Task prompt:
Report each line of the data that contains the string "STEP".

----

<file path="src/rtl/tick16k_gen.sv">
module tick16k_gen #(
  parameter int DIV_LO  = 812,
  parameter int ACC_W   = 21,
  parameter int ACC_INC = 2581
) (
  input  logic clk,
  input  logic rst,
  input  logic mode_sel,
  output logic tick,
  output logic sq_out
);
  localparam int DIV_HI = DIV_LO + 1;
  localparam int CNT_W  = $clog2(DIV_HI);
  localparam logic [CNT_W-1:0] LAST_LO = CNT_W'(DIV_LO - 1);
  localparam logic [CNT_W-1:0] LAST_HI = CNT_W'(DIV_HI - 1);
  localparam logic [ACC_W-1:0] STEP    = ACC_W'(ACC_INC);

  logic             mode_q;
  logic             seg_hi;
  logic [CNT_W-1:0] cnt;
  logic [ACC_W-1:0] acc;
  logic             msb_d;

  wire cnt_end = (cnt == (seg_hi ? LAST_HI : LAST_LO));
  wire acc_msb = acc[ACC_W-1];

  always_ff @(posedge clk) begin
    if (rst) begin
      mode_q <= mode_sel;
      cnt    <= '0;
      seg_hi <= 1'b0;
      acc    <= '0;
      msb_d  <= 1'b0;
    end else if (mode_q) begin
      acc    <= acc + STEP;
      msb_d  <= acc_msb;
    end else if (cnt_end) begin
      cnt    <= '0;
      seg_hi <= ~seg_hi;
    end else begin
      cnt    <= cnt + 1'b1;
    end
  end

  assign tick   = mode_q ? (acc_msb & ~msb_d) : cnt_end;
  assign sq_out = mode_q ? acc_msb : ~seg_hi;
endmodule


</file>
<file path="config.mk">
export PLATFORM = sky130hd
export DESIGN_NAME = tick16k_gen
export DESIGN_NICKNAME = d
export VERILOG_FILES = /design/src/rtl/tick16k_gen.sv
export SDC_FILE = /design/constraint.sdc
export NUM_CORES = 1
export LEC_CHECK = 0
export CAP_MARGIN = 20
export CORE_UTILIZATION = 65
export CTS_BUF_LIST = sky130_fd_sc_hd__clkbuf_4 sky130_fd_sc_hd__clkbuf_8 sky130_fd_sc_hd__clkbuf_16
export CTS_CLUSTER_SIZE = 30
export DETAILED_ROUTE_END_ITERATION = 16
export PLACE_DENSITY = 0.83
export SLEW_MARGIN = 20
export SYNTH_ARGS = -nofsm -noshare
export SYNTH_HDL_FRONTEND = slang
export SYNTH_SLANG_ARGS = --single-unit
export TNS_END_PERCENT = 50
</file>
<file path="constraint.sdc">
create_clock -name clk -period 3 [get_ports clk]
set_clock_uncertainty 0.2 [all_clocks]
set_input_delay 0.75 -clock clk [delete_from_list [all_inputs] [get_ports clk]]
set_output_delay 0.75 -clock clk [all_outputs]
set_load 0.02 [all_outputs]
</file>
* After elaboration in Yosys (flattened, before gate mapping)
Cells that the tools add are included.
** Word-level totals
- Register bits after elaboration :: 34
- Input bits :: 3
- Output and inout port bits :: 2
- Word-level logic and storage cells :: 17
** Cells by class
- Add/sub/neg operators :: 2
- Equal/unequal tests :: 1
- Muxes and demuxes :: 4
- Bitwise operators :: 4
- Reductions and logical operators :: 1
** Operators by type and width (count)
- 21-bit by 12-bit adder with 21-bit output (second input constant) :: 1
- 10-bit by 1-bit adder with 10-bit output (second input constant) :: 1
- 10-bit == test :: 1
- 10-bit 2-to-1 mux :: 1
- 3-bit 2-to-1 mux :: 1
- 1-bit inverter :: 3
- 1-bit 2-to-1 mux :: 2
- 2-bit AND reduction :: 1
- 1-bit AND :: 1

* Logic depth before layout (Yosys ltp)
Gate-level depths: netlist of run 1.
- Word-level depth :: 3
- Gate-level depth with buffers :: 6
- Mapped depth without buffers :: 5

* Least setup slack after synthesis of run 1
Ideal clock, no wire load.
- Kind :: reg2out
- Start point :: register mode_q
- End point :: output sq_out
- Data arrival time :: 1297 ps
- Required time :: 2050 ps
- Slack :: 753 ps
- Cell stages (with the launch flop) :: 4
- Path buffers :: 1
- Cell sequence :: edfxtp_1 inv_1 buf_1 mux2i_1
** On the way
- Cells in the longest elaborated chain, start to end :: 1
** RTL lines
- start, declared :: RTL line 18 : logic mode_q;
- start signal, assigned :: RTL line 29 : mode_q <= mode_sel;
- 1-bit 2-to-1 mux :: RTL line 46 : assign sq_out = mode_q ? acc_msb : ~seg_hi;
- end, declared :: RTL line 10 : output logic sq_out
No other way between the ends.

* Worst setup path in the final report of run 1
- Start point :: register cnt[2]
- End point :: output tick
** On the way
- Cells in the longest elaborated chain, start to end :: 2
** RTL lines
- start, declared :: RTL line 20 : logic [CNT_W-1:0] cnt;
- start signal, assigned :: RTL line 41 : cnt <= cnt + 1'b1;
- 10-bit == test :: RTL line 24 : wire cnt_end = (cnt == (seg_hi ? LAST_HI : LAST_LO));
- 1-bit 2-to-1 mux :: RTL line 45 : assign tick = mode_q ? (acc_msb & ~msb_d) : cnt_end;
- end, declared :: RTL line 9 : output logic tick,
No other way between the ends.

==> run metrics, run 1 <==
Hold Violations, Final 0; combinational family with the most area after synthesis simple AND/OR/NAND/NOR gates; headroom to the max-slew limit 0.604; DR iter-0 viols about 110; Syn Inst Count 220; Max clock buf depth 2; Setup TNS Final 0 ns; max_cap viols 0; number of remaining DRC errors 0; core region area 2590 um^2; commonest non-fill, non-tap cell in the layout dfxtp_1; WP buf/inv 1; CTS Root Cell clkbuf_4; synth warn 0; Post-CTS Setup Repair Bufs 0; most frequent cells in the layout dfxtp_1 (33), nor2_1 (32), nand2_1 (15); number of H-tree levels 2; number of port buffers 4; CP Class flip-flop to primary output; ys flop type dfxtp_1; multiplexer area fraction after synthesis 0.0332; FF-to-FF Start acc[0]; CP max stage delay 0.47 ns; CP endpoint kind primary output; Antenna Diode Count 0; Max IR drop VDD around 0.00041 V; XOR/XNOR share of the synthesized area 0.0806; simple-gate share of the synthesized area 0.293; Post-Route WL 4050 um; total global-route track usage 0.281; Synth Area in Compound Gates 0.172; Die Y 55.3 um; Final nets 230; first-pass GRT wire length 6990 um; Max Clk Rate ~0.36 GHz; syn_nets 225; CTS Buf Count 5; cells along the critical path nor4bb_1 > o211ai_1 > o31ai_1 > dlygate4sd2_1; RSZ-0062 raised after global routing false; Critical Path AT 1.86 ns; Initial Utilization 0.713; Clock Pin Slew Worst Setup and Hold Paths 0.10 ns; Leak 0.678 nW; WP depth 4; wire per inst 15.8 um; Worst path slowest cell dfxtp_1; Startpoint Class flip-flop; CTS tree done; Core Rows 18; Via density 6.66; synthesized-area fraction occupied by adder cells 0.0136; delay-heaviest family, CP flip-flops; Critical Path Fanout Max 6; CP Launch Point cnt[2]; Placer Congestion 0.780; fin crit period ~2.8 ns; grt total ovfl 0; #FFs+latches synth 34; status completed; syn_area_per_cell approximately 8.4 um^2; worst slew pin tran 0.594 ns; power per cell area 487 nW/um^2; initial antenna violation count 0; final number of setup-violating endpoints 0; Die Wd ~55 um; asr flop ratio synth 0; layout cells sized above 1 0.0841; vias in the first global route 1637; sequential share of the synthesized area 0.374; hold path depth 2; Distinct cells, synth 52; ANT nets after route 0; Die Area between 3000 and 4000 um^2; r2r setup slk 0.90 ns; Post-synth EDFFs 1; hold path start msb_d; via count between 1.5k and 2k; final period utilization 0.938; synthesized area between 1500 and 2000 um^2; Sink Count 34; Ports 5; largest net degree at the start of global routing 22; final core occ 0.763; Worst-Skew Late Latency around 0.34 ns; cells on worst reg2reg path 5; Critical Path RT 2.05 ns; Detail Placement HPWL 2810 um; DRT Pass-1 Iters 5; final-report max-slew violation count 0; HP Class flip-flop to flip-flop; area grow syn2layout 7.05%
cells by family after synthesis:
group,count (synthesis)
buf+inv,16
compound gates,44
xor+xnor,17
simple gates,101
mux,6
fa+ha+maj,2
flops,34
tightest hold or removal path: stages (launching register included):
cell     delay [ns]
dfxtp_1        0.35
mux2i_1        0.07
nor2_1         0.08
layer usage:
layer	wire [um]	vias to the layer above	GRT usage
met3	241	8	0.0585
li1	-	821	-
met4	70	0	0.132
met2	1960	63	0.463
met5	0	-	0
met1	1790	812	0.349
cell usage after synthesis (all sizes together), types with 2 or more instances:
| cell type | number | area share |
|---|---|---|
| nand3 | 9 | 0.027 |
| nand2b | 2 | 0.0068 |
| nor3 | 7 | 0.019 |
| inv | 5 | 0.010 |
| mux2i | 5 | 0.027 |
| o211ai | 5 | 0.023 |
| nor4bb | 4 | 0.022 |
| xor2 | 6 | 0.028 |
| nor3b | 2 | 0.0081 |
| ha | 2 | 0.014 |
| and4 | 3 | 0.016 |
| or4 | 2 | 0.0081 |
| buf | 3 | 0.0075 |
| nand4b | 3 | 0.014 |
| and2 | 2 | 0.0068 |
| a211oi | 4 | 0.019 |
| dfxtp | 33 | 0.36 |
| or3 | 2 | 0.0068 |
| a21oi | 12 | 0.035 |
| nand2 | 15 | 0.030 |
| a211o | 3 | 0.014 |
| a31oi | 2 | 0.0068 |
| nor2b | 4 | 0.014 |
| o311ai | 3 | 0.014 |
| nor4 | 2 | 0.0068 |
| xnor2 | 11 | 0.052 |
| nand4 | 9 | 0.030 |
| clkbuf | 7 | 0.014 |
| nor2 | 32 | 0.065 |
| o21ai | 5 | 0.014 |
| a21o | 2 | 0.0081 |
area by class of cell:
class / count / area [um^2]
multi-input combinational: 170 / 1090
sequential: 34 / 691
fill: 188 / 613
timing repair buffer: 8 / 68.8
clock buffer: 6 / 51.3
tap: 30 / 37.5
inverter: 6 / 22.5
clock inverter: 2 / 12.5
power breakdown:
part	switching [mW]	internal [mW]	total [mW]
clock network	0.159	0.113	0.272
registers	0.0474	0.487	0.535
logic	0.0886	0.0670	0.156
registers in the layout, indices dropped and copies added (netlist names):
signal and flops:
acc 21, cnt 10, mode_q 1, msb_d 1
seg_hi 1
per-stage QoR:
stage	setup slack (ns)	power, mW	hold WS (ns)	area [um^2]	cells
after floorplan	0.753	0.652	0.263	1850	220
after global placement	0.416	0.686	0.305	1910	248
after detailed placement	0.365	0.698	0.302	1910	248
after CTS	0.254	0.959	0.333	1980	256
after global routing	0.114	1.00	0.379	1980	256
final	0.186	0.962	0.331	1980	256
what timing repair did:
action                     4_1_cts  5_1_grt
hold buffers                     0        0
gates resized for setup          1        0
setup endpoints to repair        1        0
path summary, 6_finish.rpt:
check                  to
setup / recovery     tick
setup reg to reg  acc[14]
hold / removal      msb_d
hold reg to reg     msb_d
Power figures use the tool's default switching activity.
==> inputs of run 2 (changes only) <==
--- a/config.mk
+++ b/config.mk
@@ -15,4 +15,4 @@
 export SYNTH_ARGS = -nofsm -noshare
 export SYNTH_HDL_FRONTEND = slang
 export SYNTH_SLANG_ARGS = --single-unit
-export TNS_END_PERCENT = 50
+export TNS_END_PERCENT = 100
==> results of run 2 <==
Same layout as run 1: the final DEF is identical, and so are final timing and power.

----

Task answer:
  localparam logic [ACC_W-1:0] STEP    = ACC_W'(ACC_INC);
      acc    <= acc + STEP;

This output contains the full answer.